A proposed $2-billion development flanking the iconic Beverly Hilton hotel faces a key hurdle on April 7, when the Beverly Hills Planning Commission is scheduled to give its first review of the project.
One Beverly Hills, planned by Beverly Hilton owner Alagem Capital, would rise from roughly 17.5 acres of land at located at the intersection of Wilshire and Santa Monica Boulevards. The project, slated for land that was once home to a posh Robinsons-May department store, calls for the construction of a pair of high-rise buildings containing 303 condominiums, a new hotel featuring 42 suites and 37 branded residences, and a new pavilion featuring 35,000 square feet of retail and restaurant space. Plans also call for an underground parking garage with capacity for more than 2,100 vehicles.

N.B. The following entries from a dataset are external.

[src/rtl/id_exe_stage_reg.sv]
// id_exe_stage_reg: ID->EXE pipeline register with load-use hazard bubbles, stall and flush.
// Optional ID_EXE_PERF_CNT_EN adds bubble/flush performance counters.
module id_exe_stage_reg #(
   parameter int DW = 32,
   parameter int AW = 5
) (
   input  logic          clk,
   input  logic          rst_n,
   input  logic          flush,
   input  logic          id_valid,
   output logic          id_ready,
   input  logic [DW-1:0] id_pc,
   input  logic [AW-1:0] id_rs_addr,
   input  logic [AW-1:0] id_rt_addr,
   input  logic          id_rs_used,
   input  logic          id_rt_used,
   input  logic [DW-1:0] id_rs_val,
   input  logic [DW-1:0] id_rt_val,
   input  logic [AW-1:0] id_waddr,
   input  logic          id_we,
   input  logic          id_is_load,
   input  logic          exe_ready,
   output logic          exe_valid,
   output logic [DW-1:0] exe_pc,
   output logic [DW-1:0] exe_rs_val,
   output logic [DW-1:0] exe_rt_val,
   output logic [AW-1:0] exe_waddr,
   output logic          exe_we,
   output logic          exe_is_load,
   output logic          load_use_stall
`ifdef ID_EXE_PERF_CNT_EN
   ,
   output logic [31:0]   perf_bubble_cnt,
   output logic [31:0]   perf_flush_cnt
`endif
);
   logic          valid_q, valid_d, we_q, we_d, is_load_q, is_load_d;
   logic [DW-1:0] pc_q, pc_d, rs_q, rs_d, rt_q, rt_d;
   logic [AW-1:0] waddr_q, waddr_d;
   logic          advance, hazard, load;

   // r0 is hardwired zero, so a load to it never creates a dependency
   assign advance = !valid_q | exe_ready;
   assign hazard  = valid_q & is_load_q & we_q & (|waddr_q) &
                    ((id_rs_used & (id_rs_addr == waddr_q)) | (id_rt_used & (id_rt_addr == waddr_q)));
   assign load    = !flush & advance & id_valid & !hazard;

   assign load_use_stall = id_valid & hazard;
   assign id_ready       = flush | (advance & !hazard);

   always_comb begin
      valid_d   = !flush & (advance ? (id_valid & !hazard) : valid_q);
      pc_d      = load ? id_pc      : pc_q;
      rs_d      = load ? id_rs_val  : rs_q;
      rt_d      = load ? id_rt_val  : rt_q;
      waddr_d   = load ? id_waddr   : waddr_q;
      we_d      = load ? id_we      : we_q;
      is_load_d = load ? id_is_load : is_load_q;
   end

   always_ff @(posedge clk or negedge rst_n) begin
      if (!rst_n) begin
         valid_q   <= 1'b0;
         pc_q      <= '0;
         rs_q      <= '0;
         rt_q      <= '0;
         waddr_q   <= '0;
         we_q      <= 1'b0;
         is_load_q <= 1'b0;
      end else begin
         valid_q   <= valid_d;
         pc_q      <= pc_d;
         rs_q      <= rs_d;
         rt_q      <= rt_d;
         waddr_q   <= waddr_d;
         we_q      <= we_d;
         is_load_q <= is_load_d;
      end
   end

   // bubbles must never look like a GPR write to the bypass network
   assign exe_valid   = valid_q;
   assign exe_pc      = pc_q;
   assign exe_rs_val  = rs_q;
   assign exe_rt_val  = rt_q;
   assign exe_waddr   = waddr_q;
   assign exe_we      = valid_q & we_q;
   assign exe_is_load = valid_q & is_load_q;

`ifdef ID_EXE_PERF_CNT_EN
   logic [31:0] bubble_q, flush_q;

   // a flush supersedes the hazard, so that cycle is not counted as a bubble
   always_ff @(posedge clk or negedge rst_n) begin
      if (!rst_n) begin
         bubble_q <= '0;
         flush_q  <= '0;
      end else begin
         bubble_q <= bubble_q + {31'd0, load_use_stall & exe_ready & !flush};
         flush_q  <= flush_q + {31'd0, flush & valid_q};
      end
   end

   assign perf_bubble_cnt = bubble_q;
   assign perf_flush_cnt  = flush_q;
`endif
endmodule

Architect Norman Foster is designing the mixed-use complex as part of a team which also includes executive architect Gensler and landscape architecture firm Rios. Plans call for a series of curvilinear buildings set among roughly eight acres of park-like open space. Walking paths and botanical gardens, more than half of which would be made accessible to the public, are proposed throughout the site.
The visual centerpieces of One Beverly Hills - the 32-story, 410-foot-tall Santa Monica Residences and the 28-story, 369-foot-tall Garden Residences- would be the buildings in Beverly Hills, if built today. The project also calls for the construction of a small 11-story, 124-foot-tall edifice called the Wilshire Building, which would contain the proposed hotel and condominiums.
An environmental study circulated by the City of Beverly Hills anticipates an approximately 50-month construction period for the project, starting in 2021 and concluding in 2026.
The current proposal for One Beverly Hills is the third attempt by Alagem Capital to revise plans for an expansion of the Beverly Hilton campus first approved by voters in 2008. While a second attempt at secure new entitlements at the ballot box was defeated in 2016, that proposal did not include the former Robinsons-May property - which Alagem acquired in 2018 - or a neighboring site on Wilshire Boulevard which is now improved with a gas station.
A portion of the existing master plan - the 12-story Waldorf Astoria hotel at Wilshire and Santa Monica - was completed in 2017.
A staff recommendation to the Planning Commission recommends taking testimony and providing feedback to Alagem Capital and its team, but does not provide guidance regarding a vote on project entitlements.